◆ **Assignment**
Retrieve each line that contains the word "cells" from the entries below.
(Material for this exercise Opens)
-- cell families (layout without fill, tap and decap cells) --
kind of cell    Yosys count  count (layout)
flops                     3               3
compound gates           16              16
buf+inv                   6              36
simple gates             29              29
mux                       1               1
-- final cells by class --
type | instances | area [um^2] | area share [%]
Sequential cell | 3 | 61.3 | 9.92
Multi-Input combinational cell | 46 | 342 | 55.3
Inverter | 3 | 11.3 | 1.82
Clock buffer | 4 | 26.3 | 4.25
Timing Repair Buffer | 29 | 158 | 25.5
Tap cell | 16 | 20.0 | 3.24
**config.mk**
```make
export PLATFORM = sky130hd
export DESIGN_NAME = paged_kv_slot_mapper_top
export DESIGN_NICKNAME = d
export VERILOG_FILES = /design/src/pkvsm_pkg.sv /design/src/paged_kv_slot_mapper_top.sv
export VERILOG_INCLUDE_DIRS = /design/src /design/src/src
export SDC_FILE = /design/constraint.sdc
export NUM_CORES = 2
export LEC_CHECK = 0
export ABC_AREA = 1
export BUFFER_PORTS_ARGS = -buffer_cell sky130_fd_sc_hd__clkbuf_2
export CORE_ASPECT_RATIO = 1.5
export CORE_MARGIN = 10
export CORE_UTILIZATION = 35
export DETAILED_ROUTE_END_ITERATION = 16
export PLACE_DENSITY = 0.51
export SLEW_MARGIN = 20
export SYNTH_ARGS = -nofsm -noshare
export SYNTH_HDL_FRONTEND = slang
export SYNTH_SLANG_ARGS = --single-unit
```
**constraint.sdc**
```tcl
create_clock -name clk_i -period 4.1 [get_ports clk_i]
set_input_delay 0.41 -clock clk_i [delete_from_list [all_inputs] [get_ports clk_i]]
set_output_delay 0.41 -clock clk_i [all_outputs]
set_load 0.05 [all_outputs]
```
(Material for this exercise Closes)
(Material for this exercise Opens)
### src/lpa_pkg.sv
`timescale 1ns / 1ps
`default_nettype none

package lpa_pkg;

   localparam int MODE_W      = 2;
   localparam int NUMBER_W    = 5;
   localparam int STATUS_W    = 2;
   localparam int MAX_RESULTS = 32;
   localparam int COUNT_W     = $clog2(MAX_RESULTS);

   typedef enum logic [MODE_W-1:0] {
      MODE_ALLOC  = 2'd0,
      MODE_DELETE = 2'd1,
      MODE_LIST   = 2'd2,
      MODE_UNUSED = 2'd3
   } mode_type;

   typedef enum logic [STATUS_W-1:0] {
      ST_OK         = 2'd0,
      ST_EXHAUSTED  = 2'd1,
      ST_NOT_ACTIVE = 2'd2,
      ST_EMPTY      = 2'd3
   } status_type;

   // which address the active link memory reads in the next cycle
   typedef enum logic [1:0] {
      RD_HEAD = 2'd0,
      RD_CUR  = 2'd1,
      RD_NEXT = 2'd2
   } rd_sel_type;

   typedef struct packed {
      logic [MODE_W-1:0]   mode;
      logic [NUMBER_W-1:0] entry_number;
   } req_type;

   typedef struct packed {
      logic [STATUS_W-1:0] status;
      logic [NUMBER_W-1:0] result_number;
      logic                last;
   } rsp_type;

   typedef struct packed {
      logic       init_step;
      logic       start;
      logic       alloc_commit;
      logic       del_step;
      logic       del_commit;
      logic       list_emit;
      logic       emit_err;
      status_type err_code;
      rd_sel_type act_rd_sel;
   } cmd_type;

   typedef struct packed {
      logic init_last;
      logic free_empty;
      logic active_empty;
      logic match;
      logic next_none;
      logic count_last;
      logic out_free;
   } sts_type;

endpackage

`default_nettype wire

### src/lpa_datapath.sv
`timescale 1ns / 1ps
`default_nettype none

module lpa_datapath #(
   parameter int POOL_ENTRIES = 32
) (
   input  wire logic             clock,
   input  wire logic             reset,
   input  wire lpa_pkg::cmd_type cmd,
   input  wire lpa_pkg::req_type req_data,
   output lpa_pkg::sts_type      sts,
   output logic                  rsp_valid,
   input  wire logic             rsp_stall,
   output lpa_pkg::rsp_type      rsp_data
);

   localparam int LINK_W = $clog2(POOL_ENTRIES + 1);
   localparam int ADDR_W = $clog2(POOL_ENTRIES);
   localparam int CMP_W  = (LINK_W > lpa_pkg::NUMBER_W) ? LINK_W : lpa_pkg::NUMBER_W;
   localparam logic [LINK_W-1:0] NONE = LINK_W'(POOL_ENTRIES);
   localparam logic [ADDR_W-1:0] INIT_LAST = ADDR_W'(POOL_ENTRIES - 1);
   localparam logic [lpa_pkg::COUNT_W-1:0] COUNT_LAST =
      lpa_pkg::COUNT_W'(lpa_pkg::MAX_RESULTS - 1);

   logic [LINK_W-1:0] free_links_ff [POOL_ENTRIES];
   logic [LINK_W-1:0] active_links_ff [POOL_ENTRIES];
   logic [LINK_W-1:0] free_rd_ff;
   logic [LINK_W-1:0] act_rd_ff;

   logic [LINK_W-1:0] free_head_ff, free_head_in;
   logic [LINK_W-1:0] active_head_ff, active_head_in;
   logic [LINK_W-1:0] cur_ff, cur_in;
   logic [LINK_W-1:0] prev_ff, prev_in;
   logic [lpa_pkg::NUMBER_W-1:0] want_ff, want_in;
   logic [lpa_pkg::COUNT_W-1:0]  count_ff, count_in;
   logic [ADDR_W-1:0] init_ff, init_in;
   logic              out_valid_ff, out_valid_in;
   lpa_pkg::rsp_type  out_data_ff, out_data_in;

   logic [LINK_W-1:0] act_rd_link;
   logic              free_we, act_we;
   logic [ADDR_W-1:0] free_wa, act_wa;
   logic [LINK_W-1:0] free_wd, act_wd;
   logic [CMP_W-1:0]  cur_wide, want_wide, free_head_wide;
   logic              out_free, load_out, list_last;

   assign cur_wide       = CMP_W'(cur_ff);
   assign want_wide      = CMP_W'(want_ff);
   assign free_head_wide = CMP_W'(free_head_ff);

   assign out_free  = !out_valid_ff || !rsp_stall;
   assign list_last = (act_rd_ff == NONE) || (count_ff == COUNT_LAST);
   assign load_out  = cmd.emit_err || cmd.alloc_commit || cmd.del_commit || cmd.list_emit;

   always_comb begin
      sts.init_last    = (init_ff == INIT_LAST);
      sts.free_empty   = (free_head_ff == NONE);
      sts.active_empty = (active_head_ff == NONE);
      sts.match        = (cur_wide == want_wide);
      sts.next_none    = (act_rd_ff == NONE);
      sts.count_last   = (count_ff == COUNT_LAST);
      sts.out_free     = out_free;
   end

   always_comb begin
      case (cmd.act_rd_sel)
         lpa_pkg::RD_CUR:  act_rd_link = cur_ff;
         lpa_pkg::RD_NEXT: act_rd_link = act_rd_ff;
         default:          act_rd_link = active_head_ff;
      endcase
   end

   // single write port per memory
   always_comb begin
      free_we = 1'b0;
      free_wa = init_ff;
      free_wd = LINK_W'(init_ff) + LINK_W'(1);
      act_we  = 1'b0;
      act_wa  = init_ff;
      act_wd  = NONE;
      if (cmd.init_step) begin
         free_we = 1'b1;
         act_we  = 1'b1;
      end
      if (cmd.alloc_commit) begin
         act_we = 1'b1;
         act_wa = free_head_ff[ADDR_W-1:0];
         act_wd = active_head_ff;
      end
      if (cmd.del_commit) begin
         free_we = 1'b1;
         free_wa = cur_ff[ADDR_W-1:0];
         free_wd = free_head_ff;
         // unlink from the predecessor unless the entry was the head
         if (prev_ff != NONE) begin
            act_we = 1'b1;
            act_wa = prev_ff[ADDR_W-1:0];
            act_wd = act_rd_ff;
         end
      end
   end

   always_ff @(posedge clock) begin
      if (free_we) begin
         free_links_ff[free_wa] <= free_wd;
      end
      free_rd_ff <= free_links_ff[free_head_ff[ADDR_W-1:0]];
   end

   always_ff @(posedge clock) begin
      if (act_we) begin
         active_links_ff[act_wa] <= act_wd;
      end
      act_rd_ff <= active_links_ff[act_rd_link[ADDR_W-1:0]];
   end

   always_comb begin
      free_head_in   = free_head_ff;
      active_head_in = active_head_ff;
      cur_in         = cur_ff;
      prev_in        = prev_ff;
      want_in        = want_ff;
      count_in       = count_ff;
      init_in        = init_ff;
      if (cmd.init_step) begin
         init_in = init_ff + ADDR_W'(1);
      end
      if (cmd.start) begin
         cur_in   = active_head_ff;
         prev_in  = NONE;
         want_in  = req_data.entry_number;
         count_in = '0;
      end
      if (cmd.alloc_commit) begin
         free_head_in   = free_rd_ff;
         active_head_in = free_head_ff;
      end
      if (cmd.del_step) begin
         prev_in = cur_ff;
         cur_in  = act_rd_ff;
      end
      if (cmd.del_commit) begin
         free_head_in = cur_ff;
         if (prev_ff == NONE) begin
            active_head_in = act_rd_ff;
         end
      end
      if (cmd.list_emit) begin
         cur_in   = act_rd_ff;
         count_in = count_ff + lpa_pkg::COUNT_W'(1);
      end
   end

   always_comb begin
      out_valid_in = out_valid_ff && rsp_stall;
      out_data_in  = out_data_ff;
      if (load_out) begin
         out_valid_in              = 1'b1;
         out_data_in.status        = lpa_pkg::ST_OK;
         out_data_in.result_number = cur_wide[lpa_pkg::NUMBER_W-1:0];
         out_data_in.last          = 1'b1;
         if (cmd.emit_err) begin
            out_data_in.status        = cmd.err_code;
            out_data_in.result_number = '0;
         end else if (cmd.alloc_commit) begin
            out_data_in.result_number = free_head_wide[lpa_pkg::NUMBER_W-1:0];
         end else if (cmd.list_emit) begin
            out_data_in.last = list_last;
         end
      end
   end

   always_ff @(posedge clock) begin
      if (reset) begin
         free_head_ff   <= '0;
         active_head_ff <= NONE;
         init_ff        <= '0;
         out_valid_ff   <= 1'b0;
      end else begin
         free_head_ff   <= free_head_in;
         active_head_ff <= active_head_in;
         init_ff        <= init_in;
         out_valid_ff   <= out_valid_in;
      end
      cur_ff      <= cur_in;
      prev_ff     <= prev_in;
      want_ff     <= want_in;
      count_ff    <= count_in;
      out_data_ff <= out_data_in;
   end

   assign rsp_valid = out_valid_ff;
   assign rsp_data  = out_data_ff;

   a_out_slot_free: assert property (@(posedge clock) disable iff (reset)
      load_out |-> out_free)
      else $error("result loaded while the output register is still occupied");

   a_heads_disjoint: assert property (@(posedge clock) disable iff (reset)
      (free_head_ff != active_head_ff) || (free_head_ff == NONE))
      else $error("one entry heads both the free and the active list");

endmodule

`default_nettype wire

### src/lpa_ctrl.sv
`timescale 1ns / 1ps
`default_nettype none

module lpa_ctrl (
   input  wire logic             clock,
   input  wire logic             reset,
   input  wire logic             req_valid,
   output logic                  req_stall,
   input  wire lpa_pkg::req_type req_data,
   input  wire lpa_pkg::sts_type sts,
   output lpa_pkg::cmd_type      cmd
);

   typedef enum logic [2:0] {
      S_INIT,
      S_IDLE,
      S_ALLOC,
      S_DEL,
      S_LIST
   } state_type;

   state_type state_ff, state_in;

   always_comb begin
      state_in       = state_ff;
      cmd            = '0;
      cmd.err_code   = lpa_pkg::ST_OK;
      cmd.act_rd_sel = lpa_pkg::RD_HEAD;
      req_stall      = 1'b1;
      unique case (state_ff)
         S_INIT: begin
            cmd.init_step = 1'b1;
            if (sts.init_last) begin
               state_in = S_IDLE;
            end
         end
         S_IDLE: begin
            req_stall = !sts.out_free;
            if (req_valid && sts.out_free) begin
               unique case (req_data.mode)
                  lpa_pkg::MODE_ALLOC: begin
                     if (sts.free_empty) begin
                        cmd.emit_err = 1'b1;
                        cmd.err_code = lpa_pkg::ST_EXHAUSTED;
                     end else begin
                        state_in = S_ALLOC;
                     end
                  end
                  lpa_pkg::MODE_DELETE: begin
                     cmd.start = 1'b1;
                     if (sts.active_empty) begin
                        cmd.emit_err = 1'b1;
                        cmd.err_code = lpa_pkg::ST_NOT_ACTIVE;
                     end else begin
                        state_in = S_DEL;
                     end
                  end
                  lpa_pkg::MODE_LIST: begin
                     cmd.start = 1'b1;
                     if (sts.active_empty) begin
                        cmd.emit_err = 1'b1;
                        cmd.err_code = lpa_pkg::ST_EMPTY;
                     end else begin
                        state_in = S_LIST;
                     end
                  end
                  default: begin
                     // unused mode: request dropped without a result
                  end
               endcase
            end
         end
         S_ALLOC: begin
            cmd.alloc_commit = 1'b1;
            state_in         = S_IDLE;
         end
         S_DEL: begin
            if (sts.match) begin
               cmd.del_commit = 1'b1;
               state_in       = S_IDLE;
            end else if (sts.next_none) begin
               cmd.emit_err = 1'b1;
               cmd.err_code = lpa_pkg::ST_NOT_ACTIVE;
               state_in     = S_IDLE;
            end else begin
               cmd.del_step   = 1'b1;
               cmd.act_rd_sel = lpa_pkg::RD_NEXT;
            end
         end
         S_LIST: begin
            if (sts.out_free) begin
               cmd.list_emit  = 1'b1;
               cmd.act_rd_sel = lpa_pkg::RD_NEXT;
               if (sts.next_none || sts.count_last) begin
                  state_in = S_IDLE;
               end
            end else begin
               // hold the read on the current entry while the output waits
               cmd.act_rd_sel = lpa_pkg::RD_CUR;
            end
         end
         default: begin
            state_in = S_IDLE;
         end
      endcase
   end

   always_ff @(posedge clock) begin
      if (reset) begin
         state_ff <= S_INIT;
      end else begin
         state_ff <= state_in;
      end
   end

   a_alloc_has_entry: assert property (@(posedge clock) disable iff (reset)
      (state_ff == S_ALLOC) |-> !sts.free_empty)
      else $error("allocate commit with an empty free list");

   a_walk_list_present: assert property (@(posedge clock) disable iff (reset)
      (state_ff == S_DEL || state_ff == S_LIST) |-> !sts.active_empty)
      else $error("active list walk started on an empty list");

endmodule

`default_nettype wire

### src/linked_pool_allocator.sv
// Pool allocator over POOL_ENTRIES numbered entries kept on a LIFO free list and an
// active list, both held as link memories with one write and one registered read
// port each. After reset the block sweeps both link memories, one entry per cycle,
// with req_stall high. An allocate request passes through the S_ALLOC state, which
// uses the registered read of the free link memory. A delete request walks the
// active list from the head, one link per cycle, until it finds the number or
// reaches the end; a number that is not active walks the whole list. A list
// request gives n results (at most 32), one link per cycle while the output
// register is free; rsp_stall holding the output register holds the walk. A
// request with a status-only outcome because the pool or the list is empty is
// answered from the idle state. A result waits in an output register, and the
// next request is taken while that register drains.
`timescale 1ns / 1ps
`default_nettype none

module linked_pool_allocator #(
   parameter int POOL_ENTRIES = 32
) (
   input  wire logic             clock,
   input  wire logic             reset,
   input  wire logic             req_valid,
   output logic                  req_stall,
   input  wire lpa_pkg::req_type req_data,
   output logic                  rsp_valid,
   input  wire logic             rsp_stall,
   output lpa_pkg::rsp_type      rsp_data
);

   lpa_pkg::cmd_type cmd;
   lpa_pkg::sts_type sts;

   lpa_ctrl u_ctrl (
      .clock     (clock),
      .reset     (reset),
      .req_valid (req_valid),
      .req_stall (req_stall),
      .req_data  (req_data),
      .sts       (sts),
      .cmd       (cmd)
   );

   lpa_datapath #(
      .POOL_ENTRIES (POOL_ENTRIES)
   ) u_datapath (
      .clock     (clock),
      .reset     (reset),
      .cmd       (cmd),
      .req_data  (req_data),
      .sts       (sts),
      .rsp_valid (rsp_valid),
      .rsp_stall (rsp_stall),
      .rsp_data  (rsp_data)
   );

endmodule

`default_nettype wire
(Material for this exercise Closes)
◆ **Response area**
-- cell families (layout without fill, tap and decap cells) --
-- final cells by class --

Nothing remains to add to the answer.